Шли дни за днями. Кончался июль. С того дня, как в первый раз мы обнаружили их, прошло больше месяца. По-прежнему ходили в маршруты, делали геологическую съемку окрестных гольцов, вырубали образцы пород, маркировали их, картировали район Восточных Саян. Работа отнимала время, возвращались с маршрутов усталые, с отяжелевшими от увесистых образцов рюкзаками. А к мысли, что поблизости бродит эта странная троица, все настолько привыкли, что она уже почти не волновала, как поначалу.

Как-то, вернувшись с охоты, Саганов сказал:

— Однако, мужики, как наступит Энтинай, — то есть месяц сбивания шишек: август, — так ждите гостей. У них кончились и патроны. Скоро им нечего будет есть.

Отсутствие продовольствия и патронов заставило этих людей выйти из леса к нашему базовому лагерю, где дежурил в тот день молодой Чулков. Впечатление они на него произвели угнетающее, поэтому тот пододвинул ближе ружье и, не зная, что делать, уставился на гостей.

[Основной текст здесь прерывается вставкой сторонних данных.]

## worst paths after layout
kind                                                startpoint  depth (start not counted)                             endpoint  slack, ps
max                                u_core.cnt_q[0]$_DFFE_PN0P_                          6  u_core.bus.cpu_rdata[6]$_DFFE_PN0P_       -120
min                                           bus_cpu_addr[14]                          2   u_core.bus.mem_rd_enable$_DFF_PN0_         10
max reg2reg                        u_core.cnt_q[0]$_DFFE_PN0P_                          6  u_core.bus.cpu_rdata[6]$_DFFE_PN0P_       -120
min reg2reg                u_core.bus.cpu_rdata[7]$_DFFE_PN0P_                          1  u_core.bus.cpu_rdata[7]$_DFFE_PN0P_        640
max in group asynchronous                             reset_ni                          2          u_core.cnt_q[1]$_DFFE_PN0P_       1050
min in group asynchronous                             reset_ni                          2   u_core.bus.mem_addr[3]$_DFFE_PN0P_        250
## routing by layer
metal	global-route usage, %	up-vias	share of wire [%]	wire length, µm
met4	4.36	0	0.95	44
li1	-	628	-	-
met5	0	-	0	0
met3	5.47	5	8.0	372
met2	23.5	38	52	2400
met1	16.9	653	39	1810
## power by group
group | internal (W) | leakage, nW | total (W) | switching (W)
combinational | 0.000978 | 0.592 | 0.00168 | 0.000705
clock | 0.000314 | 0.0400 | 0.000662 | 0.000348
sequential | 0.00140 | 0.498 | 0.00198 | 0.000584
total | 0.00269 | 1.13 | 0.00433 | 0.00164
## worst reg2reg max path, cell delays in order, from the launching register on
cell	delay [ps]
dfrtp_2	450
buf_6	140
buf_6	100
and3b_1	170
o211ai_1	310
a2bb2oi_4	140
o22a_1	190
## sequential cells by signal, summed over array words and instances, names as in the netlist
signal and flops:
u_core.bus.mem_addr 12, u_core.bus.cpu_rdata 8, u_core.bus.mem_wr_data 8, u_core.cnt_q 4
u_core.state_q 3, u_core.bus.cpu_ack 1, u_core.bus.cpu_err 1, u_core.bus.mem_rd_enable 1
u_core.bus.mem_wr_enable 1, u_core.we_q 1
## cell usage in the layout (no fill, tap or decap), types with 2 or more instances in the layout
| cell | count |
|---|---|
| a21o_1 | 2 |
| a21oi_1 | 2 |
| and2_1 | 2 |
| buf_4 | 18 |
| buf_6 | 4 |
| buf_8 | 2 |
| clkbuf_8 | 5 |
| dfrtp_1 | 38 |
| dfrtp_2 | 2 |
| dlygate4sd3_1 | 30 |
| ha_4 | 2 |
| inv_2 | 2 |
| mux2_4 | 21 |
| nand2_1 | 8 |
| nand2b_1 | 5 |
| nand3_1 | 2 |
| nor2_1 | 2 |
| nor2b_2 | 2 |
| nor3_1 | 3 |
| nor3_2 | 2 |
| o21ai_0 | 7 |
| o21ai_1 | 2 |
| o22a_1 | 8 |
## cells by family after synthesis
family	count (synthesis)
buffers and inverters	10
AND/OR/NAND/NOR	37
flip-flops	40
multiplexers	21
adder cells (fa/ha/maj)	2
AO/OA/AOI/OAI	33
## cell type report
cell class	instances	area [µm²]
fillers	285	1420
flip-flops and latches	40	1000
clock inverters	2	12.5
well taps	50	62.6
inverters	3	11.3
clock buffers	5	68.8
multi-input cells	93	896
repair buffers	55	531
--- config.mk ---
export PLATFORM = sky130hd
export DESIGN_NAME = demux1to2_stream
export DESIGN_NICKNAME = d
export VERILOG_FILES = /design/src/rtl/demux1to2_stream.sv
export SDC_FILE = /design/constraint.sdc
export NUM_CORES = 1
export LEC_CHECK = 0
export ABC_AREA = 1
export BUFFER_PORTS_ARGS = -buffer_cell sky130_fd_sc_hd__buf_4
export CORE_AREA = 3 3 73 75
export CTS_BUF_LIST = sky130_fd_sc_hd__clkbuf_16
export DETAILED_ROUTE_END_ITERATION = 10
export DIE_AREA = 0 0 76 78
export GPL_TIMING_DRIVEN = 0
export PLACE_DENSITY_LB_ADDON = 0.25
export SKIP_CTS_REPAIR_TIMING = 1
export SLEW_MARGIN = 20
export SYNTH_ARGS = -nofsm -noshare
export SYNTH_HDL_FRONTEND = slang
export SYNTH_SLANG_ARGS = --single-unit
--- constraint.sdc ---
create_clock -name clk -period 4 [get_ports clk]
set_input_delay 0.4 -clock clk [delete_from_list [all_inputs] [get_ports clk]]
set_output_delay 0.4 -clock clk [all_outputs]
set_load 0.01 [all_outputs]
### src/rtl/disp_scan_mux_n.sv
// Multi-source seven-segment scan driver: per-frame source selection with snapshot, time-multiplexed digits.
// Optional DISP_BLANK_ZERO_EN macro enables leading-zero suppression.
module disp_scan_mux_n #(
    parameter int N_SRC        = 2,
    parameter int DIGITS       = 4,
    parameter int SEL_W        = 1,
    parameter int REFRESH_DIV  = 50000,
    parameter int DWELL_FRAMES = 64
) (
    input  logic                      clk,
    input  logic                      reset,
    input  logic [N_SRC*DIGITS*4-1:0] src_data,
    input  logic [SEL_W-1:0]          sel_in,
    input  logic                      auto_en,
    input  logic                      blank,
    output logic [6:0]                seg,
    output logic [DIGITS-1:0]         an,
    output logic [SEL_W-1:0]          cur_src,
    output logic                      frame_strobe
);
    localparam int PRE_W = $clog2(REFRESH_DIV);
    localparam int DIG_W = (DIGITS > 1) ? $clog2(DIGITS) : 1;
    localparam int DW_W  = (DWELL_FRAMES > 1) ? $clog2(DWELL_FRAMES) : 1;

    localparam logic [PRE_W-1:0] PRE_LAST = PRE_W'(REFRESH_DIV - 1);
    localparam logic [DIG_W-1:0] DIG_LAST = DIG_W'(DIGITS - 1);
    localparam logic [DW_W-1:0]  DW_LAST  = DW_W'(DWELL_FRAMES - 1);
    localparam logic [SEL_W-1:0] SRC_LAST = SEL_W'(N_SRC - 1);

    logic [PRE_W-1:0]    prescaler;
    logic [DIG_W-1:0]    digit_idx;
    logic [DW_W-1:0]     dwell_cnt;
    logic [DIGITS*4-1:0] snapshot;
    logic                tick_d;

    logic                tick;
    logic                frame_wrap;
    logic [SEL_W-1:0]    next_src;
    logic [DW_W-1:0]     next_dwell;
    logic [DIGITS*4-1:0] next_snap;
    logic [3:0]          cur_nib;
    logic                lead_zero;
    logic [6:0]          seg_next;
    logic [DIGITS-1:0]   an_next;

    function automatic logic [6:0] hex7(input logic [3:0] n);
        case (n)
            4'h0: hex7 = 7'h3F;
            4'h1: hex7 = 7'h06;
            4'h2: hex7 = 7'h5B;
            4'h3: hex7 = 7'h4F;
            4'h4: hex7 = 7'h66;
            4'h5: hex7 = 7'h6D;
            4'h6: hex7 = 7'h7D;
            4'h7: hex7 = 7'h07;
            4'h8: hex7 = 7'h7F;
            4'h9: hex7 = 7'h6F;
            4'hA: hex7 = 7'h77;
            4'hB: hex7 = 7'h7C;
            4'hC: hex7 = 7'h39;
            4'hD: hex7 = 7'h5E;
            4'hE: hex7 = 7'h79;
            default: hex7 = 7'h71;
        endcase
    endfunction

    // Source choice is evaluated every cycle but only committed on the frame wrap.
    always_comb begin
        tick       = (prescaler == PRE_LAST);
        frame_wrap = tick && (digit_idx == DIG_LAST);
        next_src   = cur_src;
        next_dwell = dwell_cnt;
        if (!auto_en) begin
            next_src   = (sel_in <= SRC_LAST) ? sel_in : '0;
            next_dwell = '0;
        end else if (dwell_cnt == DW_LAST) begin
            next_dwell = '0;
            next_src   = (cur_src == SRC_LAST) ? '0 : cur_src + 1'b1;
        end else begin
            next_dwell = dwell_cnt + 1'b1;
        end
        next_snap = src_data[int'(next_src)*DIGITS*4 +: DIGITS*4];
    end

    always_comb begin
        cur_nib = snapshot[int'(digit_idx)*4 +: 4];
`ifdef DISP_BLANK_ZERO_EN
        lead_zero = (digit_idx != '0);
        for (int unsigned d = 0; d < DIGITS; d++) begin
            if (d >= 32'(digit_idx) && snapshot[d*4 +: 4] != 4'h0) lead_zero = 1'b0;
        end
`else
        lead_zero = 1'b0;
`endif
        seg_next = lead_zero ? '0 : hex7(cur_nib);
        an_next  = DIGITS'(1) << digit_idx;
    end

    // Outputs update the cycle after the tick, using the already-advanced digit_idx and snapshot.
    always_ff @(posedge clk) begin
        if (reset) begin
            prescaler    <= '0;
            digit_idx    <= DIG_LAST;
            dwell_cnt    <= '0;
            snapshot     <= '0;
            tick_d       <= 1'b0;
            seg          <= '0;
            an           <= '0;
            cur_src      <= '0;
            frame_strobe <= 1'b0;
        end else begin
            prescaler    <= tick ? '0 : prescaler + 1'b1;
            tick_d       <= tick;
            frame_strobe <= frame_wrap;
            if (tick) digit_idx <= (digit_idx == DIG_LAST) ? '0 : digit_idx + 1'b1;
            if (frame_wrap) begin
                cur_src   <= next_src;
                dwell_cnt <= next_dwell;
                snapshot  <= next_snap;
            end
            if (tick_d) begin
                an  <= blank ? '0 : an_next;
                seg <= seg_next;
            end
        end
    end
endmodule
**config.mk**
```make
export PLATFORM = sky130hd
export DESIGN_NAME = pkt_ff_rd_ctrl_flat
export DESIGN_NICKNAME = d
export VERILOG_FILES = /design/src/rtl/pkt_ff_rd_ctrl_if.sv /design/src/rtl/pkt_ff_rd_ctrl.sv /design/src/flat_wrapper.sv
export SDC_FILE = /design/constraint.sdc
export NUM_CORES = 1
export LEC_CHECK = 0
export BUFFER_PORTS_ARGS = -buffer_cell sky130_fd_sc_hd__buf_4
export CORE_ASPECT_RATIO = 1.25
export CORE_MARGIN = 3
export CORE_UTILIZATION = 26
export DETAILED_ROUTE_END_ITERATION = 10
export GPL_TIMING_DRIVEN = 0
export PLACE_DENSITY = 0.56
export SLEW_MARGIN = 40
export SYNTH_ARGS = -nofsm -noshare
export SYNTH_HDL_FRONTEND = slang
export SYNTH_SLANG_ARGS = --single-unit
```
**constraint.sdc**
```tcl
create_clock -name clk -period 6.5 [get_ports clk]
set_input_delay 1.625 -clock clk [delete_from_list [all_inputs] [get_ports clk]]
set_output_delay 1.625 -clock clk [all_outputs]
set_load 0.1 [all_outputs]
```
`config.mk`:
```
export PLATFORM = sky130hd
export DESIGN_NAME = lsu
export DESIGN_NICKNAME = d
export VERILOG_FILES = /design/src/rtl/lsu.sv
export SDC_FILE = /design/constraint.sdc
export NUM_CORES = 1
export LEC_CHECK = 0
export CAP_MARGIN = 20
export CORE_ASPECT_RATIO = 1.75
export CORE_MARGIN = 2
export CORE_UTILIZATION = 29
export DETAILED_ROUTE_END_ITERATION = 16
export PLACE_DENSITY = 0.58
export SLEW_MARGIN = 20
export SYNTH_ARGS = -nofsm -noshare
export SYNTH_HDL_FRONTEND = slang
export SYNTH_SLANG_ARGS = --single-unit
```
`constraint.sdc`:
```
create_clock -name clk -period 3.4 [get_ports clk]
set_clock_uncertainty 0.05 [all_clocks]
set_input_delay 0.68 -clock clk [delete_from_list [all_inputs] [get_ports clk]]
set_output_delay 0.68 -clock clk [all_outputs]
set_load 0.03 [all_outputs]
```
===== src/rtl/lcm_pkg.sv =====
// Shared types for the LCM datapath: the X/Y relation codes returned to the controller.
package lcm_pkg;

  typedef enum logic [1:0] {
    CMP_NONE = 2'b00,
    CMP_XLT  = 2'b01,
    CMP_XGT  = 2'b10,
    CMP_EQ   = 2'b11
  } cmp_e;

endpackage


===== src/rtl/lcm_acc.sv =====
// Load/accumulate register: ld && !sel loads the zero-extended operand, ld && sel adds it.
module lcm_acc #(
  parameter int unsigned WIDTH = 8
) (
  input  logic                 clk,
  input  logic                 rst,
  input  logic                 i_sel,
  input  logic                 i_ld,
  input  logic [WIDTH-1:0]     i_operand,
  output logic [2*WIDTH-1:0]   o_q
);

  localparam int unsigned DW = 2 * WIDTH;

  logic [DW-1:0] r_q;
  logic [DW-1:0] w_ext;

  assign w_ext = DW'(i_operand);

  always_ff @(posedge clk) begin
    if (rst) begin
      r_q <= '0;
    end else if (i_ld) begin
      r_q <= i_sel ? (r_q + w_ext) : w_ext;
    end
  end

  assign o_q = r_q;

endmodule


===== src/rtl/lcm_datapath.sv =====
// LCM datapath: operand register, X/Y accumulators, relation code and result holding register.
// Optional step counter and out_iters port are built only with LCM_ITER_COUNT_EN defined.
module lcm_datapath
  import lcm_pkg::*;
#(
  parameter int unsigned WIDTH  = 8,
  parameter int unsigned ITER_W = 16
) (
  input  logic                 clk,
  input  logic                 rst,
  input  logic                 in_valid,
  input  logic [WIDTH-1:0]     in_a,
  input  logic [WIDTH-1:0]     in_b,
  output logic                 in_ready,
  output logic                 proceed,
  input  logic                 xsel,
  input  logic                 ysel,
  input  logic                 xld,
  input  logic                 yld,
  input  logic                 enable,
  output logic [1:0]           comparison,
  output logic                 out_valid,
  input  logic                 out_ready,
  output logic [2*WIDTH-1:0]   out_lcm,
  output logic                 overrun
`ifdef LCM_ITER_COUNT_EN
  ,
  output logic [ITER_W-1:0]    out_iters
`endif
);

  localparam int unsigned DW = 2 * WIDTH;

  logic             r_op_valid;
  logic [WIDTH-1:0] r_a;
  logic [WIDTH-1:0] r_b;
  logic             r_zero;
  logic             r_loaded;
  logic             r_out_valid;
  logic [DW-1:0]    r_out_lcm;
  logic             r_overrun;

  logic [DW-1:0]    w_x;
  logic [DW-1:0]    w_y;
  logic             w_init_ld;
  logic             w_result;
  logic             w_accept;
  cmp_e             w_cmp;

  assign w_init_ld = (xld && !xsel) || (yld && !ysel);
  assign w_result  = enable && r_op_valid;
  // A result is dropped only when the held one is still unconsumed this cycle.
  assign w_accept  = w_result && !(r_out_valid && !out_ready);

  always_ff @(posedge clk) begin
    if (rst) begin
      r_op_valid <= 1'b0;
      r_a        <= '0;
      r_b        <= '0;
    end else if (in_valid && !r_op_valid) begin
      r_op_valid <= 1'b1;
      r_a        <= in_a;
      r_b        <= in_b;
    end else if (w_result) begin
      r_op_valid <= 1'b0;
    end
  end

  lcm_acc #(.WIDTH(WIDTH)) u_x (
    .clk       (clk),
    .rst       (rst),
    .i_sel     (xsel),
    .i_ld      (xld),
    .i_operand (r_a),
    .o_q       (w_x)
  );

  lcm_acc #(.WIDTH(WIDTH)) u_y (
    .clk       (clk),
    .rst       (rst),
    .i_sel     (ysel),
    .i_ld      (yld),
    .i_operand (r_b),
    .o_q       (w_y)
  );

  always_ff @(posedge clk) begin
    if (rst) begin
      r_zero   <= 1'b0;
      r_loaded <= 1'b0;
    end else begin
      if (w_init_ld) begin
        r_zero <= (r_a == '0) || (r_b == '0);
      end
      if (xld || yld) begin
        r_loaded <= 1'b1;
      end
    end
  end

  always_comb begin
    w_cmp = CMP_NONE;
    if (!r_loaded) begin
      w_cmp = CMP_NONE;
    end else if (r_zero || (w_x == w_y)) begin
      w_cmp = CMP_EQ;
    end else if (w_x > w_y) begin
      w_cmp = CMP_XGT;
    end else begin
      w_cmp = CMP_XLT;
    end
  end

  // Result register samples pre-update X, so a same-cycle xld does not leak in.
  always_ff @(posedge clk) begin
    if (rst) begin
      r_out_valid <= 1'b0;
      r_out_lcm   <= '0;
      r_overrun   <= 1'b0;
    end else if (w_accept) begin
      r_out_valid <= 1'b1;
      r_out_lcm   <= r_zero ? '0 : w_x;
    end else if (w_result) begin
      r_overrun   <= 1'b1;
    end else if (r_out_valid && out_ready) begin
      r_out_valid <= 1'b0;
    end
  end

`ifdef LCM_ITER_COUNT_EN
  logic [ITER_W-1:0] r_iter_cnt;
  logic [ITER_W-1:0] r_out_iters;
  logic              w_step;

  assign w_step = (xld && xsel) ^ (yld && ysel);

  always_ff @(posedge clk) begin
    if (rst) begin
      r_iter_cnt  <= '0;
      r_out_iters <= '0;
    end else begin
      if (w_init_ld) begin
        r_iter_cnt <= '0;
      end else if (w_step && (r_iter_cnt != '1)) begin
        r_iter_cnt <= r_iter_cnt + ITER_W'(1);
      end
      if (w_accept) begin
        r_out_iters <= r_iter_cnt;
      end
    end
  end

  assign out_iters = r_out_iters;
`endif

  assign in_ready   = !r_op_valid;
  assign proceed    = r_op_valid;
  assign comparison = w_cmp;
  assign out_valid  = r_out_valid;
  assign out_lcm    = r_out_lcm;
  assign overrun    = r_overrun;

endmodule


===== config.mk =====
export PLATFORM = sky130hd
export DESIGN_NAME = lcm_datapath
export DESIGN_NICKNAME = d
export VERILOG_FILES = /design/src/rtl/lcm_pkg.sv /design/src/rtl/lcm_acc.sv /design/src/rtl/lcm_datapath.sv
export SDC_FILE = /design/constraint.sdc
export NUM_CORES = 1
export LEC_CHECK = 0
export ABC_CLOCK_PERIOD_IN_PS = 2500
export CORE_MARGIN = 3
export CORE_UTILIZATION = 45
export CTS_CLUSTER_DIAMETER = 30
export DETAILED_ROUTE_END_ITERATION = 7
export PLACE_DENSITY_LB_ADDON = 0.12
export SLEW_MARGIN = 20
export SYNTH_ARGS = -nofsm -noshare
export SYNTH_HDL_FRONTEND = slang
export SYNTH_SLANG_ARGS = --single-unit

===== constraint.sdc =====
create_clock -name clk -period 2.5 [get_ports clk]
set_input_delay 0.5 -clock clk [delete_from_list [all_inputs] [get_ports clk]]
set_output_delay 0.5 -clock clk [all_outputs]
set_load 0.05 [all_outputs]

Word level (Yosys, flattened, before mapping)
Index checks and enable logic that the tools add are counted.
{"block": "word_totals", "ff_bits": 69, "output_inout_bits": 22, "input_bits": 25, "word_cells": 49}
{"block": "classes", "mux": 11, "eq_ne": 2, "n_reduce_logical": 22, "n_addsub": 2, "bitwise_logic": 1, "magnitude_cmp": 1}
{"operator": "two-way mux 16 bit", "n": 3}
{"operator": "adder 16 x 8 -> 16 bit", "n": 2}
{"operator": "== test 16 bit", "n": 1}
{"operator": "> comparator 16 bit", "n": 1}
{"operator": "zero test 8 bit", "n": 2}
{"operator": "logical AND 1 bit", "n": 7}
{"operator": "two-way mux 2 bit", "n": 3}
{"operator": "zero test 1 bit", "n": 5}
{"operator": "two-way mux 1 bit", "n": 5}
{"operator": "logical OR 1 bit", "n": 4}
{"operator": "AND reduction 2 bit", "n": 2}
{"operator": "nonzero test 2 bit", "n": 2}
{"operator": "inequality test 2 x 1 -> 1 bit (second input constant)", "n": 1}
{"operator": "NOT 1 bit", "n": 1}

Logic depth before layout (Yosys ltp)
Gate-level depths: netlist of run 1.
{"block": "logic_depth", "ltp_word": 6, "mapped_depth": 8, "ltp_nobuf": 8}

Modules after synthesis
A second synthesis of run 1 with hierarchy kept.
{"block": "hier_totals", "hier_cells": 498, "hier_area_um2": 4135.2}
{"mod": "lcm_datapath", "cells_each": 230, "area_each_um2": 1811.7, "instances": 1}
{"mod": "lcm_acc (u_x)", "cells_each": 134, "area_each_um2": 1162.4, "instances": 1}
{"mod": "lcm_acc (u_y)", "cells_each": 134, "area_each_um2": 1161.1, "instances": 1}

Least setup slack after synthesis of run 1
OpenSTA, ideal clock, no wires.
{"block": "synth_path", "kind": "reg-to-output", "start": "register u_y.r_q[9] (netlist: u_y.o_q[9])", "end": "output port comparison[1]", "path_slack_ps": -99, "t_arrival_ps": 2099, "path_stages_with_launch": 8, "n_path_buf": 0, "cell_sequence": "dfxtp_1 inv_1 ha_1 and4_1 and2_0 a22o_1 or4_1 o31a_1"}
{"block": "synth_via", "elab_chain_len": 4, "word_cells_on_any_way": 6}
{"element": "from (decl)", "line_no": "lcm_acc.sv:15", "text": "logic [DW-1:0] r_q;"}
{"element": "from (signal assigned)", "line_no": "lcm_acc.sv:24", "text": "r_q <= i_sel ? (r_q + w_ext) : w_ext;"}
{"element": "> comparator 16 bit / == test 16 bit (equally long branches)", "line_no": "lcm_datapath.sv:107, lcm_datapath.sv:105"}
{"element": "two-way mux 2 bit / logical OR 1 bit (equally long branches)", "line_no": "lcm_datapath.sv:107, lcm_datapath.sv:105"}
{"element": "two-way mux 2 bit *", "line_no": "lcm_datapath.sv:105", "text": "end else if (r_zero || (w_x == w_y)) begin"}
{"element": "two-way mux 2 bit *", "line_no": "lcm_datapath.sv:103", "text": "if (!r_loaded) begin"}
{"element": "to (decl)", "line_no": "lcm_datapath.sv:21", "text": "output logic [1:0] comparison,"}
Mark *: on every way between the ends. The rest lies on a longest branch, timed or not.

Worst setup path in the final report of run 1
{"block": "layout_path", "start": "register u_x.r_q[10] (netlist: u_x.o_q[10])", "end": "output port comparison[1]"}
{"block": "layout_via", "elab_chain_len": 4, "word_cells_on_any_way": 6}
{"element": "from (decl)", "line_no": "lcm_acc.sv:15"}
{"element": "from (signal assigned)", "line_no": "lcm_acc.sv:24"}
{"element": "> comparator 16 bit / == test 16 bit (equally long branches)", "line_no": "lcm_datapath.sv:107, lcm_datapath.sv:105"}
{"element": "two-way mux 2 bit / logical OR 1 bit (equally long branches)", "line_no": "lcm_datapath.sv:107, lcm_datapath.sv:105"}
{"element": "two-way mux 2 bit *", "line_no": "lcm_datapath.sv:105"}
{"element": "two-way mux 2 bit *", "line_no": "lcm_datapath.sv:103"}
Marked as above.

Но двое пришедших мужчин и женщина явно не имели злых намерений. Они тяжело повалились на шкуры у сагановского скороспешно поставленного чума и, отдышавшись, заговорили, Чулков успокоился и попросил подождать возвращения начальства, сказав, что сам он не может распоряжаться продуктами и вещами отряда. Потом Митя покормил их, и те уснули.

Первое, что произошло, когда все вернулись, особенно удивительное, — это встреча рабочего отряда Пафнутия Долецкого с тем самым громадным псом, о котором он так много рассказывал, о котором предупреждал нас Саганов. С этого момента пес не отходил от Пафнутия.

Вечером, расположившись вокруг костра у чума Саганова, когда примолк крик кедровок и писк бурундуков, беседовали мы с пришельцами. Начальник партии Коников спросил, что они делают в тайге и почему скрывались? И рассказал все, что о них известно в отряде. Сведения эти для них были неожиданным откровением и настолько удивили, что если бы у них и была вначале мыслишка что-то скрыть, то после того, как Коников указал им даже сроки, когда у них кончилось курево, потом сухари и крупа, и рассказал, как они сделали последний патрон, набив его дробью, извлеченной из убитой кабарги, стало понятно, что люди эти вовсе уже не собираются что-либо выдумывать.

Все ждали, что расскажут эти трое. Смотрели на огонь и слушали. Ночь была тихая, потрескивали поленья в костре, река однозвучно гомонила наверху, на склонах, лопались остывающие в ночной прохладе скалы.

Высокий мужчина говорил один. Это был человек лет тридцати, хотя судить о возрасте было трудно, он был голоден, устал и изрядно зарос. Говорил он четко и быстро, лишь иногда задумываясь ненадолго. Другой больше молчал, отчужденно поглядывая по сторонам. Видно было, что все прожитое им мало уже трогает его. Слушал он рассказ приятеля без особого внимания и без волнения, время от времени задремывая.